真恋姫無双〜ありえたかもしれない外史〜 第20話 赤壁×別れ 
[全11ページ]
-1ページ-

この作品は原作のキャラの性格が変化したり時代背景が変わったりします。またオリジナルな展開などもいれようと思っています。

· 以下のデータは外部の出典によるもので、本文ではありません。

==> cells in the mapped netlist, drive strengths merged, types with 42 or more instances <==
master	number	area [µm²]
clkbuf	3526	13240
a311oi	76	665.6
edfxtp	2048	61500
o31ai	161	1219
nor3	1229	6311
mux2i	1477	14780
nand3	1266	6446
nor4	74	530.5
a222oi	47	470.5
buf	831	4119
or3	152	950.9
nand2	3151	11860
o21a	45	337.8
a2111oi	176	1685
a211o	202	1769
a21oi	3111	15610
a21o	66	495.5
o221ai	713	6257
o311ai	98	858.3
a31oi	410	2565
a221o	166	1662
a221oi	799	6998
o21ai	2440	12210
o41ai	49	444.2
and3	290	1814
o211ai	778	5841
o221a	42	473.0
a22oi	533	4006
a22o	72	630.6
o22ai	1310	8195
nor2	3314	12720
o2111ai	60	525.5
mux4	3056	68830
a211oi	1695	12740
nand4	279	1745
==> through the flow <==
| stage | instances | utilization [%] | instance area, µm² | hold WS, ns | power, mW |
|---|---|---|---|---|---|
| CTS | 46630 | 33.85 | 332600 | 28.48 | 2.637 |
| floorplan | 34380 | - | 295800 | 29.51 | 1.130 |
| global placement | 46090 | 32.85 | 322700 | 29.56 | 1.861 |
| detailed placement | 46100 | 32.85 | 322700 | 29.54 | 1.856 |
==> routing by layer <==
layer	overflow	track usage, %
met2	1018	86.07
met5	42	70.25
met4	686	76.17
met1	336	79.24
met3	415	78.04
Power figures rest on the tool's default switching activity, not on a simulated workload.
$ cat config.mk
export PLATFORM = sky130hd
export DESIGN_NAME = Register
export DESIGN_NICKNAME = Register
export VERILOG_FILES = /design/flow/design.v
export SDC_FILE = /design/flow/constraint.sdc
export NUM_CORES = 4
export LEC_CHECK = 1
export CORE_UTILIZATION = 30
$ cat constraint.sdc
current_design Register

set clk_period 1.0
set clk_io_pct 0.2

create_clock -name clk0 -period $clk_period [get_ports {clock}]

set non_clock_inputs [all_inputs -no_clocks]
set_input_delay [expr $clk_period * $clk_io_pct] -clock clk0 $non_clock_inputs
set_output_delay [expr $clk_period * $clk_io_pct] -clock clk0 [all_outputs]
$ cat design.v
module Register #(parameter n = 64) (clock, reset, new_output, old_output);
	input clock;
	input reset;
	input [n - 1 : 0] new_output;
	output reg [n - 1 : 0] old_output;
	always @ (posedge clock) begin
		if(reset == 1)
			old_output = 0;
		else
			old_output = new_output;
	end
endmodule
$ cat run.sh
#!/bin/bash
# OpenROAD 26Q1-2900-gdf79404cd8, Yosys 0.63+post, stock flow scripts
make -C /OpenROAD-flow-scripts/flow DESIGN_CONFIG=/design/flow/config.mk WORK_HOME=/design/flow/orfs finish
==> README.md <==
| Group | Metric | Reported |
|:---|:---|:---|
| final layout | Register area | 1287 µm² |
| clock network | CTS tree | yes |
| run | Number of OpenROAD warnings | 26 |
| detailed routing | Antenna cell count | 0 |
| final timing | Hold_ws | 0.2708 ns |
| outcome | Outcome | finished clean |
| critical path | Startpoint type of the worst setup path | register |
| final timing | Share of the clock period used by the worst path | 94.89% |
| critical path | Worst Path Max Fanout | 1 |
| place | HPWL Detailed | 2826 µm |
| critical path | Largest delay share family, worst path | flip-flops |
| power | Leakage | 1.415 nW |
| yosys | Synthesis Warnings | 1 |
| detailed routing | Wire per inst | 11.66 µm |
| final timing | FMAX | 1054 MHz |
| place | Number of port buffers | 129 |
| die | IO Count | 130 |
| critical path | Crit path to | old_output[38] |
| power | VDD IR max | 841.9 µV |
| critical path | Worst-path cell with the longest stage delay | dfxtp_2 |
| final layout | Largest register FFs | 64 |
| yosys | Biggest area contributors in the synthesized netlist | dfxtp_1 67%, nor2b_2 27%, buf_6 2.9% |
| clock network | Number of CTS-inserted buffers | 9 |
| yosys | Syn_area_per_cell | 14.21 µm² |
| critical path | Highest cell delay on the worst timing path | 0.31 ns |
| critical path | Path length in cells of the critical path | 1 |
| final timing | Number of hold violations in the final report | 0 |
| clock network | Clock Tree Buf Depth | 2 |
| clock network | Clock transition at the registers of the reported paths | 0.07 ns |
| yosys | Cell count after synthesis | 135 |
| die | Die extent in x | 81.96 µm |
| final layout | Layout Area Growth over Synthesis | 63.01% |
| run | Number of max-cap violations | 0 |
| yosys | Post-synth regs | 64 |
| die | Area inside the core boundary | 6061 µm² |
| critical path | Critical path class | reg2out |
| clock network | Post-cts hold buffer count | 0 |
| grt | Number of global-route vias before repair | 1333 |
| final timing | Worst Tran Pin Value | 0.2520 ns |
| detailed routing | DR DRC count | 0 |
| final layout | Layout Utilization | 51.59% |
| die | Chip footprint | 6717 µm² |
| detailed routing | Count of TritonRoute iterations in the first routing pass | 2 |
| clock network | Clock root buffer master | clkbuf_8 |
| place | RD Place Congestion | 0.6806 |
| power | Pwr/cell area | 1716 nW/µm² |
| detailed routing | Iteration-0 DRC count of the detailed router | 24 |
| detailed routing | Via count | 1366 |
| clock network | Clock H-tree levels | 3 |
| final timing | Shortest clock period the worst path allows after layout | 0.9489 ns |
| critical path | Crit end category | output pin |
| critical path | Required time worst endpoint | 0.80 ns |
| final timing | Final Slew Violations | 0 |
| yosys | Top cell area share | 66.80% |
| yosys | Cell Area, Synth | 1918 µm² |
| final layout | Layout cell share with drive strength beyond 1 | 53.28% |
| critical path | Crit path launch | old_output[38] |
| final timing | RSZ-0062 raised after global routing | true |
| detailed routing | Via-to-Cell Ratio | 3.914 |
| clock network | Number of clock sinks seen by CTS | 64 |
| critical path | Buffers plus inverters on the worst setup path | 1 |
| grt | Global-route wire length before repair | 6085 µm |
| die | Row count | 28 |
| die | Floorplan die height | 81.96 µm |
| final timing | Relative slew slack | 83.20% |
| final layout | Filler cell count | 544 |
| grt | Total track usage | 12.36% |
| detailed routing | Post-Route WL | 4070 µm |
| grt | Maximum number of pins on one net before global-route repair | 41 |
| critical path | Endpoint arrival time on the critical path | 0.75 ns |
| min path | Kind of path behind the tightest hold check | in2reg |
| grt | Initial antenna violation count | 0 |
| yosys | Area reported by Yosys stat | 1918 µm² |
| yosys | Synth area leader | dfxtp_1 |
| yosys | Cell count listed in synth_stat.txt | 135 |
| final layout | Footprint of the multi-input gates | 550.5 µm² |
| critical path | Ordered cell list for the critical path | buf_2 |
| grt | Total grt overflow | 0 |
| yosys | Sequential element share of the synthesized area | 66.80% |
| final timing | Total of endpoints with negative setup slack in the final report | 0 |
| detailed routing | Residual antenna-violating net count after detailed routing | 0 |
| yosys | Yosys cell types | 5 |
| final layout | Most frequent cells in the layout | 64 x clkdlybuf4s50_1, 64 x buf_2, 60 x nor2b_2 |
| die | Initial core utilization | 31.65% |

なので原作好きの方また特定のキャラが好きな方はスルーしてください

-2ページ-

 

前回のあらすじ

三国が拮抗する状態になり一刀達はあらためて決意をする。そして、再び曹操が一刀達に襲い掛かる。一刀達は曹操と対抗するために蜀と同盟を結ぶ。

真恋姫無双〜ありえたかもしれない外史〜始まります。

-3ページ-

 

明命の報告によると魏の大軍は長江を下る準備をしていた。冥琳の提案で仲・蜀の連合軍は赤壁で魏と相対することにした。現在はそれに向けての詰めの段階まできていた。

 

 

冥琳「あれだけの大軍だ……生半可な策は通用しないであろう…」

朱里「そうですね」

仲と蜀の主な将が集合して冥琳と朱里を中心にそれぞれが策を出し合っていた。

愛紗「ある程度は固まった……しかし…」

星 「うむ……決定的な策がないな……確実に相手にトドメを刺す策がな…」

愛紗と星の言葉に頷く面々。そこで朱里が口を開いた。

朱里「あの…周瑜さん私に一つ策があるのですが……」

冥琳「ふむ…実は私も一つあるのだがな」

朱里「では掌に書いて一斉に見せ合いっこをしましょうか」

冥琳「ああ……その前に……一刀」

冥琳が一刀に声をかけて指名すると全員が一刀を見る。。一刀は今までの軍議の間中ずっと沈黙していた。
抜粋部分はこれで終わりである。